* Directions for this task: Reproduce precisely the lines of the listing below, starting with the line that contains "time: 7677 ps" and stopping after the line that contains "(all ways): 7"; include nothing else.

* Supplied records:
**src/rtl/cpu_types_pkg.sv**
```systemverilog
// Shared CPU types: word type, instruction-cache address split, frame layout and FSM states.
package cpu_types_pkg;

    localparam int unsigned WORD_W = 32;
    localparam int unsigned ITAG_W = 26;
    localparam int unsigned IIDX_W = 4;
    localparam int unsigned IBYT_W = 2;
    localparam int unsigned ISETS  = 1 << IIDX_W;

    typedef logic [WORD_W-1:0] word_t;

    // Byte address as seen by the instruction cache.
    typedef struct packed {
        logic [ITAG_W-1:0] tag;
        logic [IIDX_W-1:0] idx;
        logic [IBYT_W-1:0] bytoff;
    } icachef_t;

    // Tag and data part of a frame; valid bits are kept separately so they alone are reset.
    typedef struct packed {
        logic [ITAG_W-1:0] tag;
        word_t             data;
    } icache_frame_t;

    typedef enum logic {
        IDLE = 1'b0,
        MISS = 1'b1
    } icache_state_t;

endpackage

```
**src/rtl/caches_if.sv**
```systemverilog
// Cache interface: datapath side (icache modport) and memory-controller side (cif modport).
interface caches_if;
    import cpu_types_pkg::*;

    logic  imemREN;
    word_t imemaddr;
    logic  ihit;
    word_t imemload;

    logic  iREN;
    word_t iaddr;
    logic  iwait;
    word_t iload;

    modport icache (
        input  imemREN, imemaddr,
        output ihit, imemload
    );

    modport cif (
        output iREN, iaddr,
        input  iwait, iload
    );

endinterface

```
**src/rtl/icache.sv**
```systemverilog
// Direct-mapped 16-frame instruction cache, one word per block; fills are always served
// from the frame array on the cycle after the fill edge.
module icache
    import cpu_types_pkg::*;
(
    input  logic      CLK,
    input  logic      nRST,
    caches_if.icache  dcif,
    caches_if.cif     cif
);

    icache_state_t          state, next_state;
    logic [ISETS-1:0]       valid_q;
    icache_frame_t          frames [ISETS];

    icachef_t               faddr;
    logic                   hit;
    logic                   fill;
    logic                   ren_c;
    word_t                  raddr_c;
    logic                   unused_bytoff;

    assign faddr         = icachef_t'(dcif.imemaddr);
    assign unused_bytoff = ^faddr.bytoff;

    // Zero-latency lookup, independent of FSM state.
    assign hit           = dcif.imemREN & valid_q[faddr.idx] & (frames[faddr.idx].tag == faddr.tag);
    assign dcif.ihit     = hit;
    assign dcif.imemload = hit ? frames[faddr.idx].data : '0;

    assign cif.iREN      = ren_c;
    assign cif.iaddr     = raddr_c;

    always_ff @(posedge CLK or negedge nRST) begin
        if (!nRST) begin
            state <= IDLE;
        end else begin
            state <= next_state;
        end
    end

    always_comb begin
        next_state = state;
        ren_c      = 1'b0;
        raddr_c    = '0;
        fill       = 1'b0;
        unique case (state)
            IDLE: begin
                if (dcif.imemREN && !hit) begin
                    next_state = MISS;
                end
            end
            MISS: begin
                // The request stays up even if the datapath drops imemREN; address tracks imemaddr.
                ren_c   = 1'b1;
                raddr_c = dcif.imemaddr;
                if (!cif.iwait) begin
                    fill       = 1'b1;
                    next_state = IDLE;
                end
            end
            default: next_state = IDLE;
        endcase
    end

    always_ff @(posedge CLK or negedge nRST) begin
        if (!nRST) begin
            valid_q <= '0;
        end else if (fill) begin
            valid_q[faddr.idx] <= 1'b1;
        end
    end

    always_ff @(posedge CLK) begin
        if (fill) begin
            frames[faddr.idx] <= '{tag: faddr.tag, data: cif.iload};
        end
    end

endmodule

```
**src/flat_wrapper.sv**
```systemverilog
// flat-port wrapper written by rule: the top's interface ports become plain ports
module icache_flat import cpu_types_pkg::*;
  (CLK, nRST, dcif_imemREN, dcif_imemaddr, dcif_ihit, dcif_imemload, cif_iREN, cif_iaddr, cif_iwait, cif_iload);
  caches_if dcif_i ();
  caches_if cif_i ();
  input  logic CLK;
  input  logic nRST;
  input wire logic [$bits(dcif_i.imemREN)-1:0] dcif_imemREN;
  input wire logic [$bits(dcif_i.imemaddr)-1:0] dcif_imemaddr;
  output wire logic [$bits(dcif_i.ihit)-1:0] dcif_ihit;
  output wire logic [$bits(dcif_i.imemload)-1:0] dcif_imemload;
  output wire logic [$bits(cif_i.iREN)-1:0] cif_iREN;
  output wire logic [$bits(cif_i.iaddr)-1:0] cif_iaddr;
  input wire logic [$bits(cif_i.iwait)-1:0] cif_iwait;
  input wire logic [$bits(cif_i.iload)-1:0] cif_iload;
  assign dcif_i.imemREN = dcif_imemREN;
  assign dcif_i.imemaddr = dcif_imemaddr;
  assign dcif_ihit = dcif_i.ihit;
  assign dcif_imemload = dcif_i.imemload;
  assign cif_iREN = cif_i.iREN;
  assign cif_iaddr = cif_i.iaddr;
  assign cif_i.iwait = cif_iwait;
  assign cif_i.iload = cif_iload;
  icache u_core (.CLK(CLK), .nRST(nRST), .dcif(dcif_i), .cif(cif_i));
endmodule
```
**config.mk**
```make
export PLATFORM = sky130hd
export DESIGN_NAME = icache_flat
export DESIGN_NICKNAME = d
export VERILOG_FILES = /design/src/rtl/cpu_types_pkg.sv /design/src/rtl/caches_if.sv /design/src/rtl/icache.sv /design/src/flat_wrapper.sv
export SDC_FILE = /design/constraint.sdc
export NUM_CORES = 1
export LEC_CHECK = 0
export BUFFER_PORTS_ARGS = -buffer_cell sky130_fd_sc_hd__buf_2
export CORE_MARGIN = 2
export CORE_UTILIZATION = 40
export DETAILED_ROUTE_END_ITERATION = 10
export HOLD_SLACK_MARGIN = 0.12
export PLACE_DENSITY = 0.56
export SLEW_MARGIN = 10
export SYNTH_ARGS = -nofsm -noshare
export SYNTH_HDL_FRONTEND = slang
export SYNTH_SLANG_ARGS = --single-unit
```
**constraint.sdc**
```tcl
create_clock -name CLK -period 7.7 [get_ports CLK]
set_input_delay 1.54 -clock CLK [delete_from_list [all_inputs] [get_ports CLK]]
set_output_delay 1.54 -clock CLK [all_outputs]
set_load 0.01 [all_outputs]
```
### After elaboration in Yosys (flattened, before gate mapping)

Memory sizes are Yosys's and may differ from the RTL's.
Cells that the tools add are included.

* register bits: 17
* bits in writable memories: 928
* bits of input ports: 68
* output and inout bits: 66
* logic and storage cells: 27
* memories: 1

Memories
* u_core.frames: depth 16, width 58, read ports 1, clocked after Yosys merged registers in 0, wr ports 1, RTL line icache.sv:14 `icache_frame_t frames [ISETS];`

* $lt $le $gt $ge: 2
* eq/ne operators: 1
* mux-type cells: 14
* bitwise logic cells: 4
* reductions and logical operators: 3

Operators with widths (number)
* 32-bit 2-to-1 mux: 2
* 26-bit == test: 1
* 16-bit bitwise OR: 1
* 1-bit 2-to-1 mux: 9
* 4-bit by 5-bit less-than comparator with 1-bit output (second input constant): 1
* 1-bit binary-select mux with 4-bit select: 1
* 1-bit demux with 4-bit select: 1
* 4-bit by 1-bit greater-or-equal comparator with 1-bit output (second input constant): 1
* 1-bit AND: 2
* 1-bit logical AND: 2
* 1-bit one-hot mux with 2 select lines: 1
* 1-bit zero test: 1
* 1-bit inverter: 1

### Logic depth before layout (Yosys ltp)

Gate-level depths: netlist of run 1.

* depth after elaboration: 8
* mapped depth: 14
* depth with buffers taken out: 8

### Least setup slack after synthesis of run 1

No wires, ideal clock.

* path kind: in2reg
* from: input dcif_imemaddr[2]
* to: register u_core.valid_q[3]
* setup time: 89 ps
* arrival time: 7677 ps
* required time: 7611 ps
* setup slack: -67 ps
* stages on the path: 10
* path buffers: 7
* path through: buf_6 -> buf_6 -> buf_4 -> buf_2 -> buf_2 -> clkbuf_1 -> buf_2 -> nand3_1 -> nor3_1 -> or2_2

* cells in the longest elaborated chain, start to end: 5
* elaborated cells between the ends (all ways): 6
* classes of those cells: order compare (2); mux (2); bitwise (1); reduce/logical (1)

RTL lines
* start: declaration: RTL line flat_wrapper.sv:9 `input wire logic [$bits(dcif_i.imemaddr)-1:0] dcif_imemaddr;`
* 4-bit by 5-bit less-than comparator with 1-bit output (not written as such) or 4-bit by 1-bit greater-or-equal comparator with 1-bit output (tied branches): RTL line icache.sv:70 `valid_q[faddr.idx] <= 1'b1;`
* 1-bit logical AND (not written as such): RTL line icache.sv:70
* 1-bit 2-to-1 mux (not written as such): RTL line icache.sv:70
* 1-bit demux with 4-bit select (*)
* 16-bit bitwise OR (no source line) (*)
* end signal: assignment: RTL line icache.sv:68 `valid_q <= '0;`
* end signal: indexed assignment: RTL line icache.sv:70
* end: declaration: RTL line icache.sv:13 `logic [ISETS-1:0] valid_q;`

Every way passes the cells marked *; elsewhere a longest branch is shown, timed or not.
A chain may end at the register's enable or synchronous reset.

### Worst setup path in the final report of run 1

* from: input dcif_imemaddr[5]
* to: output dcif_imemload[21]

* cells in the longest elaborated chain, start to end: 5
* elaborated cells between the ends (all ways): 7
* classes of those cells: eq/ne (1); mux (3); bitwise (2); memory (1)

RTL lines
* parallel branches: the longest is 4 deep, another holds memory 16 x 58 bit
* 32-bit 2-to-1 mux (*): RTL line icache.sv:29 `assign dcif.imemload = hit ? frames[faddr.idx].data : '0;`
* end: declaration: RTL line flat_wrapper.sv:11 `output wire logic [$bits(dcif_i.imemload)-1:0] dcif_imemload;`

Every way passes the cells marked *. The select of a mux whose other input is x is not followed.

* Solution below:
* arrival time: 7677 ps
* required time: 7611 ps
* setup slack: -67 ps
* stages on the path: 10
* path buffers: 7
* path through: buf_6 -> buf_6 -> buf_4 -> buf_2 -> buf_2 -> clkbuf_1 -> buf_2 -> nand3_1 -> nor3_1 -> or2_2

* cells in the longest elaborated chain, start to end: 5
* elaborated cells between the ends (all ways): 6
* classes of those cells: order compare (2); mux (2); bitwise (1); reduce/logical (1)

RTL lines
* start: declaration: RTL line flat_wrapper.sv:9 `input wire logic [$bits(dcif_i.imemaddr)-1:0] dcif_imemaddr;`
* 4-bit by 5-bit less-than comparator with 1-bit output (not written as such) or 4-bit by 1-bit greater-or-equal comparator with 1-bit output (tied branches): RTL line icache.sv:70 `valid_q[faddr.idx] <= 1'b1;`
* 1-bit logical AND (not written as such): RTL line icache.sv:70
* 1-bit 2-to-1 mux (not written as such): RTL line icache.sv:70
* 1-bit demux with 4-bit select (*)
* 16-bit bitwise OR (no source line) (*)
* end signal: assignment: RTL line icache.sv:68 `valid_q <= '0;`
* end signal: indexed assignment: RTL line icache.sv:70
* end: declaration: RTL line icache.sv:13 `logic [ISETS-1:0] valid_q;`

Every way passes the cells marked *; elsewhere a longest branch is shown, timed or not.
A chain may end at the register's enable or synchronous reset.

### Worst setup path in the final report of run 1

* from: input dcif_imemaddr[5]
* to: output dcif_imemload[21]

* cells in the longest elaborated chain, start to end: 5
* elaborated cells between the ends (all ways): 7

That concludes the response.